Unveiling the mechanism of efficient ß-phenylethyl alcohol conversion in wild-type Saccharomyces cerevisiae WY319 through multi-omics analysis.

ABSTRACT

ß-Phenylethanol (2-PE), as an important flavor component in wine, is widely used in the fields of flavor chemistry and food health. 2-PE can be sustainably produced through Saccharomyces cerevisiae. Although significant progress has been made in obtaining high-yield strains, as well as improving the synthesis pathways of 2-PE, there still lies a gap between these two fields to unpin. In this study, the macroscopic metabolic characteristics of high-yield and low-yield 2-PE strains were systematically compared and analyzed. The results indicated that the production potential of the high-yield strain might be contributed to the enhancement of respiratory metabolism and the high tolerance to 2-PE. Furthermore, this hypothesis was confirmed through comparative genomics.
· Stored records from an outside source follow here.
`src/rtl/lpm_pkg.sv`:
```
package lpm_pkg;

  localparam int MODE_W = 4;
  localparam int SUB_W  = 2;
  localparam int FAM_W  = 3;
  localparam int DRV_W  = 2;

  typedef enum logic [MODE_W-1:0] {
    M_RUN0 = 4'd0,  M_RUN1 = 4'd1,  M_RUN2 = 4'd2,
    M_SLP0 = 4'd3,  M_SLP1 = 4'd4,  M_SLP2 = 4'd5,
    M_STP0 = 4'd6,  M_STP1 = 4'd7,  M_STP2 = 4'd8,
    M_SBY0 = 4'd9,  M_SBY1 = 4'd10, M_SHDN = 4'd11
  } mode_t;

  localparam logic [FAM_W-1:0] FAM_RUN  = 3'd0;
  localparam logic [FAM_W-1:0] FAM_SLP  = 3'd1;
  localparam logic [FAM_W-1:0] FAM_STP  = 3'd2;
  localparam logic [FAM_W-1:0] FAM_SBY  = 3'd3;
  localparam logic [FAM_W-1:0] FAM_SHDN = 3'd4;

  localparam logic [1:0] SEL_32K = 2'd0;
  localparam logic [1:0] SEL_4M  = 2'd1;
  localparam logic [1:0] SEL_32M = 2'd2;

  localparam logic [DRV_W-1:0] DRV_OFF  = 2'd0;
  localparam logic [DRV_W-1:0] DRV_LOW  = 2'd1;
  localparam logic [DRV_W-1:0] DRV_RED  = 2'd2;
  localparam logic [DRV_W-1:0] DRV_FULL = 2'd3;

  typedef struct packed {
    logic             osc;
    logic             cpu;
    logic             mclk;
    logic             fast;
    logic             ulp_en;
    logic [1:0]       ulp_sel;
    logic             tim;
    logic [DRV_W-1:0] drive;
    logic             off;
  } pol_t;

  function automatic logic is_run(mode_t m);
    return (m == M_RUN0) || (m == M_RUN1) || (m == M_RUN2);
  endfunction

  function automatic mode_t run_mode(logic [SUB_W-1:0] s);
    return mode_t'({2'b00, s});
  endfunction

  // Policy of one mode; rs is the RUN sub-mode the mode was entered from.
  function automatic pol_t policy_of(mode_t m, logic [SUB_W-1:0] rs);
    pol_t p;
    p = '0;
    case (m)
      M_RUN0, M_SLP0: begin
        p.osc = 1'b1; p.mclk = 1'b1; p.fast = 1'b1;
        p.ulp_en = 1'b1; p.ulp_sel = SEL_32M; p.tim = 1'b1; p.drive = DRV_FULL;
      end
      M_RUN1, M_SLP1: begin
        p.osc = 1'b1; p.mclk = 1'b1;
        p.ulp_en = 1'b1; p.ulp_sel = SEL_32K; p.tim = 1'b1; p.drive = DRV_FULL;
      end
      M_RUN2, M_SLP2: begin
        p.mclk = 1'b1;
        p.ulp_en = 1'b1; p.ulp_sel = SEL_32K; p.tim = 1'b1; p.drive = DRV_FULL;
      end
      M_STP0: begin
        p.osc = (rs != 2'd2);
        p.ulp_sel = (rs == 2'd0) ? SEL_4M : SEL_32K;
        p.ulp_en = 1'b1; p.tim = 1'b1; p.drive = DRV_RED;
      end
      M_STP1: begin
        p.osc = 1'b1; p.ulp_en = 1'b1; p.ulp_sel = SEL_4M;
        p.tim = 1'b1; p.drive = DRV_RED;
      end
      M_STP2: begin
        p.ulp_en = 1'b1; p.ulp_sel = SEL_32K; p.tim = 1'b1; p.drive = DRV_RED;
      end
      M_SBY0: begin
        p.ulp_en = 1'b1; p.ulp_sel = SEL_32K; p.tim = 1'b1; p.drive = DRV_LOW;
      end
      M_SBY1: begin
        p.tim = 1'b1; p.drive = DRV_LOW;
      end
      default: begin
        p.off = 1'b1; p.drive = DRV_OFF;
      end
    endcase
    if (is_run(m)) p.cpu = 1'b1;
    return p;
  endfunction

endpackage

```
`src/rtl/lpm_seq.sv`:
```
module lpm_seq
  import lpm_pkg::*;
(
  input  logic             clk,
  input  logic             rst_n,
  input  logic             entry_req,
  input  logic [FAM_W-1:0] entry_family,
  input  logic [SUB_W-1:0] entry_sub,
  input  logic             wake_irq_any,
  input  logic             wake_irq_aon,
  input  logic             wake_io,
  input  logic             osc_ready,
  output mode_t            mode_d,
  output logic [SUB_W-1:0] run_d,
  output logic             pend_d,
  output mode_t            mode_q,
  output logic             pend_q,
  output logic             rst_q
);

  logic [SUB_W-1:0] run_q, tgt_q, tgt_d, tgt_w;
  logic             rst_d, wake_ok, is_slp, is_stb;
  pol_t             cur_pol;

  always_comb begin
    is_slp  = (mode_q == M_SLP0) || (mode_q == M_SLP1) || (mode_q == M_SLP2);
    is_stb  = (mode_q == M_STP0) || (mode_q == M_STP1) || (mode_q == M_STP2) ||
              (mode_q == M_SBY0) || (mode_q == M_SBY1);
    wake_ok = (is_slp && (wake_irq_any || wake_irq_aon)) ||
              (is_stb && wake_irq_aon) ||
              ((mode_q == M_SHDN) && wake_io);
    cur_pol = policy_of(mode_q, run_q);
    tgt_w   = (mode_q == M_SHDN) ? 2'd0 : run_q;
  end

  always_comb begin
    mode_d = mode_q;
    run_d  = run_q;
    pend_d = pend_q;
    tgt_d  = tgt_q;
    rst_d  = 1'b0;
    if (pend_q) begin
      if (osc_ready) begin
        mode_d = run_mode(tgt_q);
        run_d  = tgt_q;
        pend_d = 1'b0;
      end
    end else if (!is_run(mode_q)) begin
      if (wake_ok) begin
        if (mode_q == M_SHDN) begin
          rst_d = 1'b1;
          run_d = 2'd0;
        end
        if (tgt_w != 2'd2 && !cur_pol.osc) begin
          pend_d = 1'b1;
          tgt_d  = tgt_w;
        end else begin
          mode_d = run_mode(tgt_w);
          run_d  = tgt_w;
        end
      end
    end else if (entry_req) begin
      case (entry_family)
        FAM_RUN: if (entry_sub != 2'd3) begin
          if (entry_sub != 2'd2 && run_q == 2'd2) begin
            pend_d = 1'b1;
            tgt_d  = entry_sub;
          end else begin
            mode_d = run_mode(entry_sub);
            run_d  = entry_sub;
          end
        end
        FAM_SLP:  mode_d = mode_t'(4'(M_SLP0) + {2'b00, run_q});
        FAM_STP:  if (entry_sub != 2'd3) mode_d = mode_t'(4'(M_STP0) + {2'b00, entry_sub});
        FAM_SBY:  if (!entry_sub[1]) mode_d = mode_t'(4'(M_SBY0) + {3'b000, entry_sub[0]});
        FAM_SHDN: mode_d = M_SHDN;
        default:  ;
      endcase
    end
  end

  always_ff @(posedge clk or negedge rst_n) begin
    if (!rst_n) begin
      mode_q <= M_RUN0;
      run_q  <= 2'd0;
      pend_q <= 1'b0;
      tgt_q  <= 2'd0;
      rst_q  <= 1'b0;
    end else begin
      mode_q <= mode_d;
      run_q  <= run_d;
      pend_q <= pend_d;
      tgt_q  <= tgt_d;
      rst_q  <= rst_d;
    end
  end


  rst_from_shdn_chk: assert property (@(posedge clk) disable iff (!rst_n)
    rst_q |-> (mode_q == M_SHDN || $past(mode_q) == M_SHDN));


  pend_hold_chk: assert property (@(posedge clk) disable iff (!rst_n)
    (pend_q && !osc_ready) |=> $stable(mode_q));


  aon_only_chk: assert property (@(posedge clk) disable iff (!rst_n)
    (is_stb && !pend_q && !wake_irq_aon) |=> $stable(mode_q));


  wake_return_chk: assert property (@(posedge clk) disable iff (!rst_n)
    (!is_run(mode_q) && mode_q != M_SHDN) |=> (!is_run(mode_q) || mode_q == run_mode($past(run_q))));

endmodule

```
`src/rtl/lpm_policy.sv`:
```
module lpm_policy
  import lpm_pkg::*;
(
  input  logic             clk,
  input  logic             rst_n,
  input  mode_t            mode_d,
  input  logic [SUB_W-1:0] run_d,
  input  logic             pend_d,
  input  mode_t            mode_q,
  output pol_t             pol_q
);

  pol_t pol_d;

  always_comb begin
    pol_d = policy_of(mode_d, run_d);
    if (pend_d) pol_d.osc = 1'b1;
  end

  always_ff @(posedge clk or negedge rst_n) begin
    if (!rst_n) pol_q <= policy_of(M_RUN0, 2'd0);
    else        pol_q <= pol_d;
  end


  cpu_run_only_chk: assert property (@(posedge clk) disable iff (!rst_n)
    pol_q.cpu |-> is_run(mode_q));


  shdn_off_chk: assert property (@(posedge clk) disable iff (!rst_n)
    (mode_q == M_SHDN) |-> (pol_q.drive == DRV_OFF && pol_q.off && !pol_q.mclk));


  stby_gate_chk: assert property (@(posedge clk) disable iff (!rst_n)
    (mode_q == M_SBY0 || mode_q == M_SBY1) |-> (!pol_q.mclk && pol_q.tim && pol_q.drive == DRV_LOW));

endmodule

```
`src/rtl/lpm_ctrl.sv`:
```
module lpm_ctrl
  import lpm_pkg::*;
#(
  parameter int SYNC_STAGES = 2
) (
  input  logic       clk,
  input  logic       rst_n,
  input  logic       entry_req,
  input  logic [2:0] entry_family,
  input  logic [1:0] entry_sub,
  input  logic       wake_irq_any,
  input  logic       wake_irq_aon,
  input  logic       wake_io,
  input  logic       osc_ready,
  output logic       osc_en,
  output logic       cpu_clk_en,
  output logic       main_clk_en,
  output logic       main_clk_fast,
  output logic       ulp_clk_en,
  output logic [1:0] ulp_clk_sel,
  output logic       timer_clk_en,
  output logic [1:0] vreg_drive,
  output logic       retain_off,
  output logic       sys_reset_out,
  output logic [3:0] mode_o,
  output logic       osc_busy
);

  logic [SYNC_STAGES-1:0] sync_q;
  logic                   rst_sync_n;
  mode_t                  mode_d, mode_q;
  logic [SUB_W-1:0]       run_d;
  logic                   pend_d, pend_q, rst_q;
  pol_t                   pol_q;

  always_ff @(posedge clk or negedge rst_n) begin
    if (!rst_n) sync_q <= '0;
    else        sync_q <= {sync_q[SYNC_STAGES-2:0], 1'b1};
  end
  assign rst_sync_n = sync_q[SYNC_STAGES-1];

  lpm_seq i_seq (
    .clk(clk), .rst_n(rst_sync_n),
    .entry_req(entry_req), .entry_family(entry_family), .entry_sub(entry_sub),
    .wake_irq_any(wake_irq_any), .wake_irq_aon(wake_irq_aon), .wake_io(wake_io),
    .osc_ready(osc_ready),
    .mode_d(mode_d), .run_d(run_d), .pend_d(pend_d),
    .mode_q(mode_q), .pend_q(pend_q), .rst_q(rst_q)
  );

  lpm_policy i_policy (
    .clk(clk), .rst_n(rst_sync_n),
    .mode_d(mode_d), .run_d(run_d), .pend_d(pend_d),
    .mode_q(mode_q), .pol_q(pol_q)
  );

  assign osc_en        = pol_q.osc;
  assign cpu_clk_en    = pol_q.cpu;
  assign main_clk_en   = pol_q.mclk;
  assign main_clk_fast = pol_q.fast;
  assign ulp_clk_en    = pol_q.ulp_en;
  assign ulp_clk_sel   = pol_q.ulp_sel;
  assign timer_clk_en  = pol_q.tim;
  assign vreg_drive    = pol_q.drive;
  assign retain_off    = pol_q.off;
  assign sys_reset_out = rst_q;
  assign mode_o        = mode_q;
  assign osc_busy      = pend_q;

endmodule

```
`config.mk`:
```
export PLATFORM = sky130hd
export DESIGN_NAME = lpm_ctrl
export DESIGN_NICKNAME = d
export VERILOG_FILES = /design/src/rtl/lpm_pkg.sv /design/src/rtl/lpm_seq.sv /design/src/rtl/lpm_policy.sv /design/src/rtl/lpm_ctrl.sv
export SDC_FILE = /design/constraint.sdc
export NUM_CORES = 1
export LEC_CHECK = 0
export ABC_CLOCK_PERIOD_IN_PS = 1500
export BUFFER_PORTS_ARGS = -buffer_cell sky130_fd_sc_hd__buf_2
export CAP_MARGIN = 20
export CORE_MARGIN = 8
export CORE_UTILIZATION = 50
export DETAILED_ROUTE_END_ITERATION = 6
export PLACE_DENSITY_LB_ADDON = 0.1
export SLEW_MARGIN = 20
export SYNTH_ARGS = -nofsm -noshare
export SYNTH_HDL_FRONTEND = slang
export SYNTH_SLANG_ARGS = --single-unit
```
`constraint.sdc`:
```
create_clock -name clk -period 1.5 [get_ports clk]
set_input_delay 0.3 -clock clk [delete_from_list [all_inputs] [get_ports clk]]
set_output_delay 0.3 -clock clk [all_outputs]
set_load 0.005 [all_outputs]
```
==> impl_metrics.json <==
{
  "startpoint": "i_seq.mode_q[0]",
  "tightest_slew_ns": 0.549,
  "worst-setup-path-type": "register to register",
  "clock_sinks": 23,
  "timing.critical_path.from_type": "register",
  "worstRegToRegCells": 9,
  "critical_path.reg2reg.startpoint": "i_seq.mode_q[0]",
  "layout_worst_path_cycle_share_pct": 158,
  "path_clk_slew_ns": 0.13,
  "fin_tns_setup_ns": -12.74,
  "area_growth_syn_to_layout_pct": 69.2,
  "syn-instance-count": 176,
  "postSynthAreaPerCell_um2": 8.98,
  "multi_input_comb_area_um2": 1200,
  "worst-path-buf-inv": 2,
  "leakage_power_nw": 1.17,
  "yosys_warnings": 0,
  "violated_checks": "setup timing",
  "initial_utilization_pct": 52.2,
  "drive_above_1_share_pct": 63.9,
  "htree_levels": 1,
  "die_outline_area_um2": 5220,
  "f_max_mhz": 422,
  "yosys.cell_types.count": 59,
  "dpl.hpwl_um": 4170,
  "postRouteAntennaNets": 0,
  "max-cap-violations": 0,
  "crit_path_end_kind": "register",
  "grt_overflow_total": 0,
  "tritoncts.num_buffers": 3,
  "maximum_number_of_pins_on_one_net_before_global_route_repair": 22,
  "dpl-instance-area_um2": 2200,
  "std_cell_rows": 20,
  "worst_path_dominant_cell_family": "compound AO/OA/AOI/OAI gates",
  "dr.first_iter.drc_count": 139,
  "rsz0062_at_grt": "true",
  "worst-endpoint-arrival_ns": 2.63,
  "report.final.slew_viol_count": 0,
  "synth.top_cell.area_share_pct": 22.2,
  "slowest_delay_ns": 0.51,
  "status": "finished, violations left",
  "grt_usage_pct": 21.8,
  "timing.critical_path.cells": "buf_6, and4b_2, nor3_4, nor2_2, o21ai_2, a311o_1, buf_4, nand4_1, a31o_1",
  "report.power.total_mw": 6.51,
  "critical_path.max_fanout": 8,
  "die_width_um": 72.2,
  "cts.path.max_buffers": 2,
  "final_period_minus_worst_setup_slack_ns": 2.37,
  "grt_pass1_wl_um": 8920,
  "hold-worst-slack_ns": 0.207,
  "post_synth_instance_area_um2": 1580,
  "die_h_um": 72.2,
  "wirelength_um": 6940,
  "io_pins": 29,
  "final_critical_path_setup_slack_ns": -0.870,
  "avgViaCountPerCell": 6.22,
  "register_area_share_after_synthesis_pct": 37.1,
  "worstPathRequired_ns": 1.76,
  "worst_slew_margin_rel_pct": 63.0,
  "stdcell_area_um2": 2670,
  "timing_hold_violations_final": 0,
  "layout.cells.most_common_list": "sky130_fd_sc_hd__buf_4 (66), sky130_fd_sc_hd__buf_2 (28), sky130_fd_sc_hd__nand2_1 (13), sky130_fd_sc_hd__buf_6 (10)",
  "placed_cells": 295,
  "gp_congestion": 1.03,
  "end_of_flow_core_utilization_pct": 88.3,
  "remaining_drc_errors": 0,
  "rrSetupSlack_ns": -0.87,
  "worst_clock_skew_ns": 0.0137,
  "worst_r2r_endpoint": "i_policy.pol_q[10]",
  "first_global_vias": 1879,
  "synth_edf_count": 0,
  "setup_violations": 20,
  "cts_tree": "built",
  "clk_root_buffer_cell": "sky130_fd_sc_hd__clkbuf_4",
  "buffer_ports.inserted": 28,
  "holdCritPathClass": "register to asynchronous set/reset pin",
  "clk-insertion-delay-late_ns": 0.32,
  "antenna_found_initial": 0,
  "num_antenna_cells": 0,
  "layoutNonFillerInstCount": 318,
  "synth.top_cells.by_area": "sky130_fd_sc_hd__dfrtp_1 (22%), sky130_fd_sc_hd__dfstp_2 (15%), sky130_fd_sc_hd__a21oi_1 (3.5%)",
  "n_fill_cell": 129,
  "synth_area_leader_cell": "sky130_fd_sc_hd__dfrtp_1",
  "preCtsSetupSlack_ns": -0.944,
  "core_region_area_um2": 3030,
  "drt-pass1-iter-count": 5,
  "peakVddDrop_v": 0.00229,
  "power_density_nw_per_um2": 2430,
  "layout_commonest_cell": "sky130_fd_sc_hd__buf_4",
  "postSynthNetCount": 190,
  "routedWlPerCell_um": 21.8,
  "register_area_um2": 593,
  "vias_post_dr": 1977,
  "ys_async_sr_fraction_pct": 100,
  "final_net_count": 289,
  "postSynthRegisterBits": 23,
  "critical_path.slowest_cell": "sky130_fd_sc_hd__dfrtp_2",
  "dominantRegCellSynth": "sky130_fd_sc_hd__dfrtp_1"
}
-- kinds of logic (layout without fill, tap and decap cells) --
| group | after synthesis | after routing | synth area share, % |
|---|---|---|---|
| AOI/OAI and AO/OA | 65 | 65 | 31.4 |
| and+or+nand+nor | 59 | 59 | 20.8 |
| DFF | 23 | 23 | 37.1 |
| buffers and inverters | 23 | 121 | 6.97 |
| muxes | 3 | 3 | 1.90 |
| adders and majority gates | 2 | 2 | 1.58 |
| other | 1 | 1 | 0.237 |
-- Yosys cell counts (3+ instances only) --
cell type and instances:
sky130_fd_sc_hd__a311oi_1 3, sky130_fd_sc_hd__nor2_1 13, sky130_fd_sc_hd__dfstp_2 9, sky130_fd_sc_hd__buf_4 3, sky130_fd_sc_hd__nand2b_1 6, sky130_fd_sc_hd__inv_1 10
sky130_fd_sc_hd__o21a_1 3, sky130_fd_sc_hd__o21ai_0 7, sky130_fd_sc_hd__clkbuf_1 3, sky130_fd_sc_hd__o21ai_1 3, sky130_fd_sc_hd__buf_2 4, sky130_fd_sc_hd__dfrtp_1 14
sky130_fd_sc_hd__nand2_1 13, sky130_fd_sc_hd__nor2b_1 6, sky130_fd_sc_hd__nor3_1 4, sky130_fd_sc_hd__a211o_1 3, sky130_fd_sc_hd__o31ai_1 5, sky130_fd_sc_hd__a21oi_1 11
sky130_fd_sc_hd__mux2i_1 3
-- report_power, final --
part           total, mW  switching (mW)  internal (mW)
clock              0.290           0.186          0.104
sequential          1.23           0.275          0.957
combinational       4.99            2.51           2.48
total               6.51            2.97           3.54
-- flip-flops by register name, indices dropped and copies added, names as in the netlist --
register        flops
i_seq.rst_q         1
i_seq.run_q         2
i_seq.tgt_q         2
i_policy.pol_q     11
i_seq.pend_q        1
i_seq.mode_q        4
sync_q              2
-- how the worst max path moves through the flow --
| stage | endpoint | slack [ns] | cells past startpoint |
|---|---|---|---|
| 3_3_place_gp | i_policy.pol_q[4] | -0.82 | 7 |
| 6_report | i_policy.pol_q[10] | -0.87 | 9 |
| 2_1_floorplan | i_policy.pol_q[10] | -0.76 | 8 |
| 5_1_grt | i_policy.pol_q[10] | -0.90 | 9 |
| 4_1_cts | i_policy.pol_q[10] | -0.75 | 7 |
| 3_5_place_dp | i_policy.pol_q[10] | -0.94 | 7 |
-- layout make-up --
class | instances | share of cell area (%)
flip-flops and latches | 23 | 22.2
multi-input cells | 130 | 44.7
clock buffers | 4 | 0.983
inverters | 12 | 1.68
repair buffers | 105 | 28.4
well taps | 44 | 2.06
-- routing by layer --
metal	vias up	part of all wire, %	wire, um	GRT usage, %
met3	54	7.3	508	3.72
met4	0	8.6	596	16.3
met5	-	0	0	0
met1	932	35	2420	21.8
met2	139	49	3410	39.3
li1	852	-	-	-
-- repair_timing --
action	CTS	global route
setup endpoints to repair	20	21
hold buffers	1	0
pin swaps	7	8
endpoints found under the hold margin	2	0
setup buffers	10	10
resized for setup	32	32
Note: power is estimated with default switching activity, not from simulation.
Meanwhile, transcriptome analysis at key specific growth rates revealed that the collective upregulation of mitochondrial functional gene clusters plays a more prominent role in the production process of 2-PE. Finally, findings from untargeted metabolomics suggested that by enhancing respiratory metabolism and reducing the Crabtree effect, the accumulation of metabolites resisting high 2-PE stress was observed, such as intracellular amino acids and purines. Hence, this strategy provided a richer supply of precursors and cofactors, effectively promoting the synthesis of 2-PE. In short, this study provides a bridge for studying the metabolic mechanism of high-yield 2-PE strains with the subsequent targeted strengthening of relevant synthetic pathways. It also provides insights for the synthesis of nonalcoholic products in S. cerevisiae.